◆ **About this task**:
The whole listing is to be repeated exactly. Add nothing.

_ _ _ _ _ _ _

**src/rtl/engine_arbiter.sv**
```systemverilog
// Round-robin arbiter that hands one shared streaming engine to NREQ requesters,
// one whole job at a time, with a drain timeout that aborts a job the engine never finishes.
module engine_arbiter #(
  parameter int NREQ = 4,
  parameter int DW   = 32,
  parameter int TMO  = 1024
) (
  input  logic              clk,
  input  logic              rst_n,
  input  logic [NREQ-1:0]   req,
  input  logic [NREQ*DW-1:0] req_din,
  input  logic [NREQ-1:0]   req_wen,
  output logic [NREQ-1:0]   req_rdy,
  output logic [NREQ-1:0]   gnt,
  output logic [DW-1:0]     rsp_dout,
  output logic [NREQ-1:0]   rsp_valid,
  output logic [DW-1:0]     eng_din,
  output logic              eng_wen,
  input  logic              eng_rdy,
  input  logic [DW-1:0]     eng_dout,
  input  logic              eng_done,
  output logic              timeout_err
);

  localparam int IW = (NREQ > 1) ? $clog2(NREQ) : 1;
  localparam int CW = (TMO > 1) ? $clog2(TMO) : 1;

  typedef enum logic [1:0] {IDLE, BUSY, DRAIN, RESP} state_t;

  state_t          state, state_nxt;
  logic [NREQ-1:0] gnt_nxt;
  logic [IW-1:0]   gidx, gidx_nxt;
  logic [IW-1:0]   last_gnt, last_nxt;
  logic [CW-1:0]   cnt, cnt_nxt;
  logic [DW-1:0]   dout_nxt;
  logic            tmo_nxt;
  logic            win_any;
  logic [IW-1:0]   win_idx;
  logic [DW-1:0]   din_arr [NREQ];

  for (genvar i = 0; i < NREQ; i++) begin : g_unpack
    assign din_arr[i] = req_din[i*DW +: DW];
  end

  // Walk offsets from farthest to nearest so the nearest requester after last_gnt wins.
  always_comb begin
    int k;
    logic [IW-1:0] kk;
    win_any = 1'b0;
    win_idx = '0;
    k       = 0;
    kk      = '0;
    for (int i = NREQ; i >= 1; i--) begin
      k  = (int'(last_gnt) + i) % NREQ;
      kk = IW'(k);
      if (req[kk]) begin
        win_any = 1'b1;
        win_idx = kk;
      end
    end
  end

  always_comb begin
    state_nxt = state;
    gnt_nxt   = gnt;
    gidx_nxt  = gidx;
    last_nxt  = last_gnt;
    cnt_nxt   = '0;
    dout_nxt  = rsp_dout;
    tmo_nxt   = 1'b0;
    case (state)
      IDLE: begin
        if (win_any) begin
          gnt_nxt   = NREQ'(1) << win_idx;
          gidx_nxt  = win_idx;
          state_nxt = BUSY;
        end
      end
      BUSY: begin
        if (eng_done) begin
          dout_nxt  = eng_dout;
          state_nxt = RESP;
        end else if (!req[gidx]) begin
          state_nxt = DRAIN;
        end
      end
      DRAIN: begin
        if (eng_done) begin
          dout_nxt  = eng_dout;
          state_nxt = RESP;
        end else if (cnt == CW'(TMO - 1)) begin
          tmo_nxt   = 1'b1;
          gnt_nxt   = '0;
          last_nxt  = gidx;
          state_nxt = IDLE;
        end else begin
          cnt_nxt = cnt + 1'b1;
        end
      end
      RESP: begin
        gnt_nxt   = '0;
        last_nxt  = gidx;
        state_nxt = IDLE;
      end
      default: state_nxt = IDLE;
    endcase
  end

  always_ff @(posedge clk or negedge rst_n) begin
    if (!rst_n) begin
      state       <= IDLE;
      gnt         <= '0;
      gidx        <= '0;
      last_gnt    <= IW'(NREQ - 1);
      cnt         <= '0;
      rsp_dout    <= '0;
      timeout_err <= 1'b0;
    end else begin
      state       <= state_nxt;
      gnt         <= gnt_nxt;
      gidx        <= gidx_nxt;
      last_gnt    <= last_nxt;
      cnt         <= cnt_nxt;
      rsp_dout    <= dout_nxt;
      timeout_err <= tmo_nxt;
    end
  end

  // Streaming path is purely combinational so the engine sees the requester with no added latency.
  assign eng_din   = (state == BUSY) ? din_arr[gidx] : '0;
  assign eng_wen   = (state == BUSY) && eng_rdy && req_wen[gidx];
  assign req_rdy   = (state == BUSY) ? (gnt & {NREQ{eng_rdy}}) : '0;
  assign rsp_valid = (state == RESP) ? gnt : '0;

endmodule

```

_ _ _ _ _ _ _

◆ **Exercise response**:
**src/rtl/engine_arbiter.sv**
```systemverilog
// Round-robin arbiter that hands one shared streaming engine to NREQ requesters,
// one whole job at a time, with a drain timeout that aborts a job the engine never finishes.
module engine_arbiter #(
  parameter int NREQ = 4,
  parameter int DW   = 32,
  parameter int TMO  = 1024
) (
  input  logic              clk,
  input  logic              rst_n,
  input  logic [NREQ-1:0]   req,
  input  logic [NREQ*DW-1:0] req_din,
  input  logic [NREQ-1:0]   req_wen,
  output logic [NREQ-1:0]   req_rdy,
  output logic [NREQ-1:0]   gnt,
  output logic [DW-1:0]     rsp_dout,
  output logic [NREQ-1:0]   rsp_valid,
  output logic [DW-1:0]     eng_din,
  output logic              eng_wen,
  input  logic              eng_rdy,
  input  logic [DW-1:0]     eng_dout,
  input  logic              eng_done,
  output logic              timeout_err
);

  localparam int IW = (NREQ > 1) ? $clog2(NREQ) : 1;
  localparam int CW = (TMO > 1) ? $clog2(TMO) : 1;

  typedef enum logic [1:0] {IDLE, BUSY, DRAIN, RESP} state_t;

  state_t          state, state_nxt;
  logic [NREQ-1:0] gnt_nxt;
  logic [IW-1:0]   gidx, gidx_nxt;
  logic [IW-1:0]   last_gnt, last_nxt;
  logic [CW-1:0]   cnt, cnt_nxt;
  logic [DW-1:0]   dout_nxt;
  logic            tmo_nxt;
  logic            win_any;
  logic [IW-1:0]   win_idx;
  logic [DW-1:0]   din_arr [NREQ];

  for (genvar i = 0; i < NREQ; i++) begin : g_unpack
    assign din_arr[i] = req_din[i*DW +: DW];
  end

  // Walk offsets from farthest to nearest so the nearest requester after last_gnt wins.
  always_comb begin
    int k;
    logic [IW-1:0] kk;
    win_any = 1'b0;
    win_idx = '0;
    k       = 0;
    kk      = '0;
    for (int i = NREQ; i >= 1; i--) begin
      k  = (int'(last_gnt) + i) % NREQ;
      kk = IW'(k);
      if (req[kk]) begin
        win_any = 1'b1;
        win_idx = kk;
      end
    end
  end

  always_comb begin
    state_nxt = state;
    gnt_nxt   = gnt;
    gidx_nxt  = gidx;
    last_nxt  = last_gnt;
    cnt_nxt   = '0;
    dout_nxt  = rsp_dout;
    tmo_nxt   = 1'b0;
    case (state)
      IDLE: begin
        if (win_any) begin
          gnt_nxt   = NREQ'(1) << win_idx;
          gidx_nxt  = win_idx;
          state_nxt = BUSY;
        end
      end
      BUSY: begin
        if (eng_done) begin
          dout_nxt  = eng_dout;
          state_nxt = RESP;
        end else if (!req[gidx]) begin
          state_nxt = DRAIN;
        end
      end
      DRAIN: begin
        if (eng_done) begin
          dout_nxt  = eng_dout;
          state_nxt = RESP;
        end else if (cnt == CW'(TMO - 1)) begin
          tmo_nxt   = 1'b1;
          gnt_nxt   = '0;
          last_nxt  = gidx;
          state_nxt = IDLE;
        end else begin
          cnt_nxt = cnt + 1'b1;
        end
      end
      RESP: begin
        gnt_nxt   = '0;
        last_nxt  = gidx;
        state_nxt = IDLE;
      end
      default: state_nxt = IDLE;
    endcase
  end

  always_ff @(posedge clk or negedge rst_n) begin
    if (!rst_n) begin
      state       <= IDLE;
      gnt         <= '0;
      gidx        <= '0;
      last_gnt    <= IW'(NREQ - 1);
      cnt         <= '0;
      rsp_dout    <= '0;
      timeout_err <= 1'b0;
    end else begin
      state       <= state_nxt;
      gnt         <= gnt_nxt;
      gidx        <= gidx_nxt;
      last_gnt    <= last_nxt;
      cnt         <= cnt_nxt;
      rsp_dout    <= dout_nxt;
      timeout_err <= tmo_nxt;
    end
  end

  // Streaming path is purely combinational so the engine sees the requester with no added latency.
  assign eng_din   = (state == BUSY) ? din_arr[gidx] : '0;
  assign eng_wen   = (state == BUSY) && eng_rdy && req_wen[gidx];
  assign req_rdy   = (state == BUSY) ? (gnt & {NREQ{eng_rdy}}) : '0;
  assign rsp_valid = (state == RESP) ? gnt : '0;

endmodule

```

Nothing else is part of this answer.